**To do:**
Below are entries. Reproduce exactly the lines between the line holding "run 2: power" and the line holding "o21a_1,0.22", inclusive, and only those.
*** Opening of Given records ***
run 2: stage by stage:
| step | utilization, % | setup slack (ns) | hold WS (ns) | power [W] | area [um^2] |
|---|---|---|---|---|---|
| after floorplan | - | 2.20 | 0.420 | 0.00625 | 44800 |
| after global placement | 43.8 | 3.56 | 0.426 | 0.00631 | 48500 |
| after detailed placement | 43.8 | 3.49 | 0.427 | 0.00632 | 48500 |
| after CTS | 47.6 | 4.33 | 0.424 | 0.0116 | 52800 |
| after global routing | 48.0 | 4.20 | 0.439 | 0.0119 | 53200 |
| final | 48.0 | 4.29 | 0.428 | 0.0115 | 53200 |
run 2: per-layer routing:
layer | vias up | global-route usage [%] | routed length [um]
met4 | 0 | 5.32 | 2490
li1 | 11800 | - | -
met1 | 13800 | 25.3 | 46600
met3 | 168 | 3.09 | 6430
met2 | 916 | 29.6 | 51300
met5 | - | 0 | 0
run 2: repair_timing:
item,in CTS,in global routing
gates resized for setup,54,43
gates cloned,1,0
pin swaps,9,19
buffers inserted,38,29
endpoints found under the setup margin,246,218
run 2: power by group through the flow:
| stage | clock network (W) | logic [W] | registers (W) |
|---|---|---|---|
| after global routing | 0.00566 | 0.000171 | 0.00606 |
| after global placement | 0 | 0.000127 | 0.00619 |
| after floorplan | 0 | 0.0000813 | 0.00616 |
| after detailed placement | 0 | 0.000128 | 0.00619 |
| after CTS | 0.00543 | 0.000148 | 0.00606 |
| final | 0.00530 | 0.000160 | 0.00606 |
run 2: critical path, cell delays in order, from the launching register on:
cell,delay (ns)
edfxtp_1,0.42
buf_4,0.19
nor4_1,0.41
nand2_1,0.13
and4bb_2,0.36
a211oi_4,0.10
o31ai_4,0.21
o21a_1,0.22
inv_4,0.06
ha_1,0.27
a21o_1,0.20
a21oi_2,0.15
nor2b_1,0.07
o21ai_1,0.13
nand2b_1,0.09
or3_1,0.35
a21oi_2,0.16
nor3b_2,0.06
Background: an optimization exercise with open tools, aiming at small area, a short achievable clock period and few clock cycles per item. Do not read the settings as production practice.
At most, simulation tests tie the RTL to the original design; equivalence was not proved.
No activity file was given, so power comes from the tool's default toggle rates.

beta:
==> flow/design.v <==
module monarco_conv (
    input  wire        clk,
    input  wire        rst,
    input  wire        in_valid,
    output wire        in_ready,
    input  wire [31:0] in_word,
    input  wire [63:0] in_payload,
    output reg         out_valid,
    input  wire        out_ready,
    output reg  [15:0] out_code,
    output reg  [2:0]  out_status,
    output reg  [1:0]  out_warn
);
    reg        busy;
    reg        first;     
    reg        op_duty, op_aout, op_freq;
    reg        c_resv, c_idx, c_den0, c_num0;
    reg        ph_mul;    
    reg        ph_cmp;    
    reg        ph_div;    
    reg        ph_eq;     
    reg        ph_fin;    
    reg        ph_shf;    
    reg        ph_xit;    
    reg [3:0]  cnt;
    reg        cnt0;      
    reg        s_divd, s_divn, s_sub2d, s_prep;
    reg        s1_add2d, s1_add4d, s1_sub2d;
    reg        s2_add2d, s2_add4d, s2_sub2d;
    reg        s2_corr;   
    reg signed [32:0] R;
    reg [23:0] L;
    reg [31:0] D;         
    reg [31:0] N;         
    reg [3:0]  m10;       
    wire [7:0]  opcode = in_word[31:24];
    wire [3:0]  index  = in_word[3:0];
    wire [31:0] num    = in_payload[63:32];
    wire [31:0] den    = in_payload[31:0];
    wire is_duty = (opcode == 8'h12);
    wire is_freq = (opcode == 8'h13);
    wire is_aout = (opcode == 8'h14);
    wire known   = op_duty | op_aout | op_freq;
    wire num_neg = N[31];
    wire special = ~known | c_resv | c_idx | c_den0 | num_neg | c_num0 | (op_freq & D[31]);
    reg [20:0] sres;      
    always @(*) begin
        if (!known)                 sres = {3'd1, 18'd0};
        else if (c_resv)            sres = {3'd2, 18'd0};
        else if (c_idx)             sres = {3'd3, 18'd0};
        else if (c_den0)            sres = {3'd4, 18'd0};
        else if (op_duty & num_neg) sres = {3'd4, 18'd0};
        else if (op_aout & num_neg) sres = {3'd0, 2'b01, 16'd0};
        else                        sres = 21'd0;    
    end
    wire        sdiv  = s_divd | s_divn;
    wire [31:0] V     = s_divd ? D : N;              
    wire        l1    = sdiv & L[23];
    wire [35:0] A1    = {{2{R[32]}}, R, l1};
    wire        nz12  = |R[11:0];
    wire [35:0] B1    = ({36{sdiv}}     & ~{4'd0, V})
                      | ({36{s_sub2d | s1_sub2d}} & ~{3'd0, D, 1'b0})
                      | ({36{s1_add2d}} &  {3'd0, D, 1'b0})
                      | ({36{s1_add4d}} &  {2'd0, D, 2'b0})
                      | ({36{s_prep}}   & ~{16'd0, R[31:12], nz12});
    wire        c1    = sdiv | s_sub2d | s1_sub2d | (s_prep & ~nz12);
    wire [35:0] S1    = A1 + B1 + {35'd0, c1};
    wire        q1    = ~S1[35];                      
    wire signed [32:0] Rd1 = q1 ? S1[32:0] : {R[31:0], L[23]};    
    wire signed [32:0] Rm1 = S1[35:3];                            
    wire signed [32:0] R1  = ph_div ? Rd1 : Rm1;
    wire        l2    = sdiv & ~s2_corr & L[22];
    wire [35:0] A2    = {{2{R1[32]}}, R1, l2};
    wire [35:0] B2    = ({36{sdiv & ~s2_corr}} & ~{4'd0, V})
                      | ({36{s2_corr}}  & ~{3'd0, N, 1'b0})
                      | ({36{s2_sub2d}} & ~{3'd0, D, 1'b0})
                      | ({36{s2_add2d}} &  {3'd0, D, 1'b0})
                      | ({36{s2_add4d}} &  {2'd0, D, 2'b0});
    wire        c2    = sdiv | s2_sub2d;
    wire [35:0] S2    = A2 + B2 + {35'd0, c2};
    wire        q2    = ~S2[35];
    wire signed [32:0] Rd2 = q2 ? S2[32:0] : {R1[31:0], L[22]};
    wire signed [32:0] Rm2 = S2[35:3];
    wire        ta   = (m10 >= 4'd5);
    wire [4:0]  va   = {m10, q1};
    wire [3:0]  ma   = ta ? (va - 5'd10) : va[3:0];
    wire        tb   = (ma >= 4'd5);
    wire [4:0]  vb   = {ma, q2};
    wire [3:0]  mb   = tb ? (vb - 5'd10) : vb[3:0];
    reg fast;
    integer j;
    always @(*) begin
        fast = 1'b0;
        for (j = 1; j <= 22; j = j + 1)
            fast = fast | (((D >> j) == 32'd0) & ((N >> (j + 9)) != 32'd0));
    end
    wire [14:0] qdm  = L[14:0] - 15'd1;
    wire [15:0] qd   = q2 ? {L[14:0], q1} : (q1 ? {L[14:0], 1'b0} : {qdm, 1'b1});
    wire [15:0] ta16 = {L[13:0], ta, tb};
    wire        a_hi = (ta16 >= 16'd4095);
    wire [20:0] ares = a_hi ? {3'd0, 2'b10, 16'd4095} : {5'd0, ta16};
    wire [22:0] Z    = L[22:0];
    wire        rz   = (R[31:0] == 32'd0);
    wire f_lt1  = (Z > 23'd8000000) | ((Z == 23'd8000000) & ~rz);
    wire f_t1   = (Z > 23'd800000)  | ((Z == 23'd800000)  & ~rz);
    wire f_t2   = (Z > 23'd80000)   | ((Z == 23'd80000)   & ~rz);
    wire f_t3   = (Z > 23'd8000)    | ((Z == 23'd8000)    & ~rz);
    wire f_hi   = (Z < 23'd80)      | ((Z == 23'd80)      & rz);
    reg  [15:0] fcode;
    always @(*) begin
        if (f_lt1 | f_hi) fcode = 16'd0;
        else if (f_t1)    fcode = {Z[22:9], 2'd3};
        else if (f_t2)    fcode = {Z[19:6], 2'd2};
        else if (f_t3)    fcode = {Z[16:3], 2'd1};
        else              fcode = {Z[13:0], 2'd0};
    end
    wire fin_div = ph_div & (op_aout | op_duty) & cnt0;
    wire fin_ok  = fin_div | ph_fin | ph_eq | ph_xit;
    wire fin_sp  = first & special;
    wire fin     = busy & (fin_sp | (~first & fin_ok));
    wire slot_free = ~out_valid | out_ready;
    assign in_ready = ~busy | (fin & slot_free);
    wire accept    = in_valid & in_ready;
    wire stall     = fin & ~slot_free;
    wire done      = fin & slot_free;
    wire step      = busy & ~stall;
    reg [20:0] res;
    always @(*) begin
        if (first)        res = sres;
        else if (fin_div) res = op_duty ? {5'd0, qd} : ares;
        else if (ph_eq)   res = (rz & ~L[0]) ? {5'd0, 16'hFFFF} : {3'd4, 18'd0};
        else if (ph_fin)  res = {5'd0, fcode};
        else              res = op_aout ? {3'd0, 2'b10, 16'd4095} : 21'd0;    
    end
    always @(posedge clk) begin
        if (rst) begin
            busy      <= 1'b0;
            out_valid <= 1'b0;
            first     <= 1'b0;
            ph_mul <= 1'b0; ph_cmp <= 1'b0; ph_div <= 1'b0; ph_eq <= 1'b0;
            ph_fin <= 1'b0; ph_xit <= 1'b0; ph_shf <= 1'b0;
            s_divd <= 1'b0; s_divn <= 1'b0; s_sub2d <= 1'b0; s_prep <= 1'b0;
            s1_add2d <= 1'b0; s1_add4d <= 1'b0; s1_sub2d <= 1'b0;
            s2_add2d <= 1'b0; s2_add4d <= 1'b0; s2_sub2d <= 1'b0; s2_corr <= 1'b0;
        end else begin
            if (out_valid & out_ready)
                out_valid <= 1'b0;
            if (done) begin
                out_valid  <= 1'b1;
                {out_status, out_warn, out_code} <= res;
            end
            if (accept) begin
                busy    <= 1'b1;
                first   <= 1'b1;
                D       <= den;
                N       <= num;
                m10     <= 4'd0;
                op_duty <= is_duty;
                op_aout <= is_aout;
                op_freq <= is_freq;
                c_resv  <= |in_word[23:4];
                c_idx   <= is_duty ? (index[3:2] != 2'b00) : (index[3:1] != 3'b000);
                c_den0  <= (den == 32'd0);
                c_num0  <= (num == 32'd0);
                ph_mul  <= ~is_duty;
                ph_div  <= is_duty;
                ph_cmp  <= 1'b0; ph_eq <= 1'b0; ph_fin <= 1'b0; ph_xit <= 1'b0; ph_shf <= 1'b0;
                s_divd  <= is_duty;
                s_divn  <= 1'b0;
                s_prep  <= is_aout;
                s_sub2d <= 1'b0;
                s1_add4d <= ~is_duty & ~is_aout;
                s1_add2d <= 1'b0; s1_sub2d <= 1'b0;
                s2_add2d <= 1'b0; s2_add4d <= 1'b0; s2_sub2d <= 1'b0; s2_corr <= 1'b0;
                cnt     <= is_duty ? 4'd8 : 4'd0;
                cnt0    <= 1'b0;
                R       <= is_duty ? {2'b00, num[31:1]} : (is_aout ? {1'b0, num} : 33'd0);
                L       <= {is_duty & num[0], 23'd0};
            end else if (step) begin
                first <= 1'b0;
                if (done) begin
                    busy <= 1'b0;
                    ph_mul <= 1'b0; ph_cmp <= 1'b0; ph_div <= 1'b0; ph_eq <= 1'b0;
                    ph_fin <= 1'b0; ph_xit <= 1'b0; ph_shf <= 1'b0;
                    s_divd <= 1'b0; s_divn <= 1'b0; s_sub2d <= 1'b0; s_prep <= 1'b0;
                    s1_add2d <= 1'b0; s1_add4d <= 1'b0; s1_sub2d <= 1'b0;
                    s2_add2d <= 1'b0; s2_add4d <= 1'b0; s2_sub2d <= 1'b0; s2_corr <= 1'b0;
                end else if (ph_mul) begin
                    R   <= Rm2;
                    cnt <= cnt + 4'd1;
                    s_prep <= 1'b0;
                    if (op_aout) begin
                        L <= {S2[2:1], S1[2:1], (~N[11:0]) + 12'd1, 8'd0};
                        ph_mul <= 1'b0; ph_cmp <= 1'b1; s_sub2d <= 1'b1;
                    end else begin
                        L <= {S2[2:1], S1[2:1], L[23:4]};
                        case (cnt[1:0])
                        2'd0: begin    
                            s1_add4d <= 1'b0; s1_add2d <= 1'b1; s1_sub2d <= 1'b0;
                            s2_add4d <= 1'b0; s2_add2d <= 1'b0; s2_sub2d <= 1'b0;
                        end
                        2'd1: begin    
                            s1_add4d <= 1'b1; s1_add2d <= 1'b0; s1_sub2d <= 1'b0;
                            s2_add4d <= 1'b1; s2_add2d <= 1'b0; s2_sub2d <= 1'b0;
                        end
                        2'd2: begin    
                            s1_add4d <= 1'b0; s1_add2d <= 1'b0; s1_sub2d <= 1'b1;
                            s2_add4d <= 1'b1; s2_add2d <= 1'b0; s2_sub2d <= 1'b0;
                        end
                        default: begin
                            s1_add4d <= 1'b0; s1_add2d <= 1'b0; s1_sub2d <= 1'b0;
                            s2_add4d <= 1'b0; s2_add2d <= 1'b0; s2_sub2d <= 1'b0;
                            ph_mul <= 1'b0;
                            if (fast) begin
                                ph_shf <= 1'b1;
                            end else begin
                                ph_div <= 1'b1; s_divn <= 1'b1;
                                cnt  <= 4'd11;
                            end
                        end
                        endcase
                    end
                end else if (ph_shf) begin
                    R      <= {R[22:0], L[23:14]};
                    L      <= {L[13:0], 10'd0};
                    ph_shf <= 1'b0;
                    ph_div <= 1'b1; s_divn <= 1'b1;
                    cnt    <= 4'd6;
                end else if (ph_cmp) begin
                    ph_cmp  <= 1'b0;
                    s_sub2d <= 1'b0;
                    if (q1) begin
                        ph_xit <= 1'b1;
                    end else begin
                        ph_div <= 1'b1; s_divd <= 1'b1;
                        cnt  <= 4'd7;
                        cnt0 <= 1'b0;
                    end
                end else if (ph_div) begin
                    R   <= Rd2;
                    L   <= {L[21:0], op_aout ? ta : q1, op_aout ? tb : q2};
                    m10 <= mb;
                    cnt <= cnt - 4'd1;
                    cnt0 <= (cnt == 4'd1);
                    if (op_duty & (cnt == 4'd8) & q1) begin
                        ph_div <= 1'b0; ph_eq <= 1'b1; s_divd <= 1'b0;
                    end else if (op_freq & (cnt == 4'd11) & q1) begin
                        ph_div <= 1'b0; ph_xit <= 1'b1; s_divn <= 1'b0;
                    end else if (cnt0) begin
                        ph_div <= 1'b0; s_divd <= 1'b0; s_divn <= 1'b0;
                        ph_fin <= 1'b1;                  
                    end else if (op_duty & (cnt == 4'd1)) begin
                        s2_corr <= 1'b1;
                    end
                end
            end
        end
    end
endmodule
make LEC_CHECK=0 ABC_CLOCK_PERIOD_IN_PS=7000 CAP_MARGIN=20 CORE_MARGIN=2 CORE_UTILIZATION=40 SETUP_SLACK_MARGIN=3 SLEW_MARGIN=20 finish   # period 10.0 ns
run.sh (not shown) runs the stock make flow with config.mk's settings and CLKGATE_MAP_FILE= SYNTH_SCRIPT=/design/flow/synth_recipe.tcl, a recipe that flattens the netlist after the stock synthesis.
Testbench counts of beta, summed over its fixed seeds: cycles 66,471, items 8,000.
Input-level comparison between alpha and beta:
diff --git a/flow/design.v b/flow/design.v
--- a/flow/design.v
+++ b/flow/design.v
@@ -152,11 +152,10 @@
             if (accept) begin
                 busy    <= 1'b1;
                 first   <= 1'b1;
                 D       <= den;
                 N       <= num;
-                m10     <= 4'd0;
                 op_duty <= is_duty;
                 op_aout <= is_aout;
                 op_freq <= is_freq;
                 c_resv  <= |in_word[23:4];
                 c_idx   <= is_duty ? (index[3:2] != 2'b00) : (index[3:1] != 3'b000);
@@ -172,30 +171,25 @@
                 s1_add4d <= ~is_duty & ~is_aout;
                 s1_add2d <= 1'b0; s1_sub2d <= 1'b0;
                 s2_add2d <= 1'b0; s2_add4d <= 1'b0; s2_sub2d <= 1'b0; s2_corr <= 1'b0;
                 cnt     <= is_duty ? 4'd8 : 4'd0;
                 cnt0    <= 1'b0;
-                R       <= is_duty ? {2'b00, num[31:1]} : (is_aout ? {1'b0, num} : 33'd0);
-                L       <= {is_duty & num[0], 23'd0};
             end else if (step) begin
                 first <= 1'b0;
                 if (done) begin
                     busy <= 1'b0;
                     ph_mul <= 1'b0; ph_cmp <= 1'b0; ph_div <= 1'b0; ph_eq <= 1'b0;
                     ph_fin <= 1'b0; ph_xit <= 1'b0; ph_shf <= 1'b0;
                     s_divd <= 1'b0; s_divn <= 1'b0; s_sub2d <= 1'b0; s_prep <= 1'b0;
                     s1_add2d <= 1'b0; s1_add4d <= 1'b0; s1_sub2d <= 1'b0;
                     s2_add2d <= 1'b0; s2_add4d <= 1'b0; s2_sub2d <= 1'b0; s2_corr <= 1'b0;
                 end else if (ph_mul) begin
-                    R   <= Rm2;
                     cnt <= cnt + 4'd1;
                     s_prep <= 1'b0;
                     if (op_aout) begin
-                        L <= {S2[2:1], S1[2:1], (~N[11:0]) + 12'd1, 8'd0};
                         ph_mul <= 1'b0; ph_cmp <= 1'b1; s_sub2d <= 1'b1;
                     end else begin
-                        L <= {S2[2:1], S1[2:1], L[23:4]};
                         case (cnt[1:0])
                         2'd0: begin    
                             s1_add4d <= 1'b0; s1_add2d <= 1'b1; s1_sub2d <= 1'b0;
                             s2_add4d <= 1'b0; s2_add2d <= 1'b0; s2_sub2d <= 1'b0;
                         end
@@ -219,12 +213,10 @@
                             end
                         end
                         endcase
                     end
                 end else if (ph_shf) begin
-                    R      <= {R[22:0], L[23:14]};
-                    L      <= {L[13:0], 10'd0};
                     ph_shf <= 1'b0;
                     ph_div <= 1'b1; s_divn <= 1'b1;
                     cnt    <= 4'd6;
                 end else if (ph_cmp) begin
                     ph_cmp  <= 1'b0;
@@ -235,13 +227,10 @@
                         ph_div <= 1'b1; s_divd <= 1'b1;
                         cnt  <= 4'd7;
                         cnt0 <= 1'b0;
                     end
                 end else if (ph_div) begin
-                    R   <= Rd2;
-                    L   <= {L[21:0], op_aout ? ta : q1, op_aout ? tb : q2};
-                    m10 <= mb;
                     cnt <= cnt - 4'd1;
                     cnt0 <= (cnt == 4'd1);
                     if (op_duty & (cnt == 4'd8) & q1) begin
                         ph_div <= 1'b0; ph_eq <= 1'b1; s_divd <= 1'b0;
                     end else if (op_freq & (cnt == 4'd11) & q1) begin
@@ -254,6 +243,28 @@
                     end
                 end
             end
         end
     end
+    wire upd   = ~accept & step & ~done;
+    wire r_div = upd & ph_div;
+    wire r_mul = upd & ph_mul;
+    wire r_shf = upd & ph_shf;
+    always @(posedge clk) begin
+        if (r_div) begin
+            R   <= Rd2;
+            L   <= {L[21:0], op_aout ? ta : q1, op_aout ? tb : q2};
+            m10 <= mb;
+        end else if (r_mul) begin
+            R   <= Rm2;
+            L   <= op_aout ? {S2[2:1], S1[2:1], (~N[11:0]) + 12'd1, 8'd0}
+                           : {S2[2:1], S1[2:1], L[23:4]};
+        end else if (r_shf) begin
+            R   <= {R[22:0], L[23:14]};
+            L   <= {L[13:0], 10'd0};
+        end else if (accept) begin
+            R   <= is_duty ? {2'b00, num[31:1]} : (is_aout ? {1'b0, num} : 33'd0);
+            L   <= {is_duty & num[0], 23'd0};
+            m10 <= 4'd0;
+        end
+    end
 endmodule
Notes after the runs:
No stage failed in alpha, and the final checks on the layout all came back clean.
Delta (alpha minus beta): pin count of the biggest net entering global routing now sits lower, worst setup slack climbed 110 ps, switching part of the total saw a decrease.
Area taken by flip-flops and latches essentially unchanged between beta and alpha.
[diff] routed wire length, alpha relative to beta: regression
Total sequential power is higher on beta
Only the layout flow was run in alpha; the RTL was not checked for function there.

-- static timing again, ports no longer ideal --
No port has a modelled driver above. Below, the same layouts with a new extraction and two added sets of constraints.
Step 1 assumes that a clkbuf_16 drives the clock port and a buf_2 every other input.
Step 2 times the ports against the registers' clock, not the clock port: input delays grow and output delays shrink by t, the midpoint of the rising clock arrivals with the driver on.
a / b / c = ideal ports / drivers / drivers and shift; a / b = the first two.
| run | shift t [ns] | setup slack, ns | worst setup path after step 2 | latest minus earliest clock arrival (ns) | worst register clock-pin slew, ns |
|---|---|---|---|---|---|
| beta | 0.520 | 3.001 / 3.001 / 3.001 | register to register | 0.020 / 0.020 | 0.09 / 0.09 |
| alpha | 0.518 | 3.109 / 3.109 / 3.109 | register to register | 0.016 / 0.016 | 0.08 / 0.08 |
After both steps setup and hold are still met in every run listed.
*** Close of Given records ***
**Response to the exercise:**
run 2: power by group through the flow:
| stage | clock network (W) | logic [W] | registers (W) |
|---|---|---|---|
| after global routing | 0.00566 | 0.000171 | 0.00606 |
| after global placement | 0 | 0.000127 | 0.00619 |
| after floorplan | 0 | 0.0000813 | 0.00616 |
| after detailed placement | 0 | 0.000128 | 0.00619 |
| after CTS | 0.00543 | 0.000148 | 0.00606 |
| final | 0.00530 | 0.000160 | 0.00606 |
run 2: critical path, cell delays in order, from the launching register on:
cell,delay (ns)
edfxtp_1,0.42
buf_4,0.19
nor4_1,0.41
nand2_1,0.13
and4bb_2,0.36
a211oi_4,0.10
o31ai_4,0.21
o21a_1,0.22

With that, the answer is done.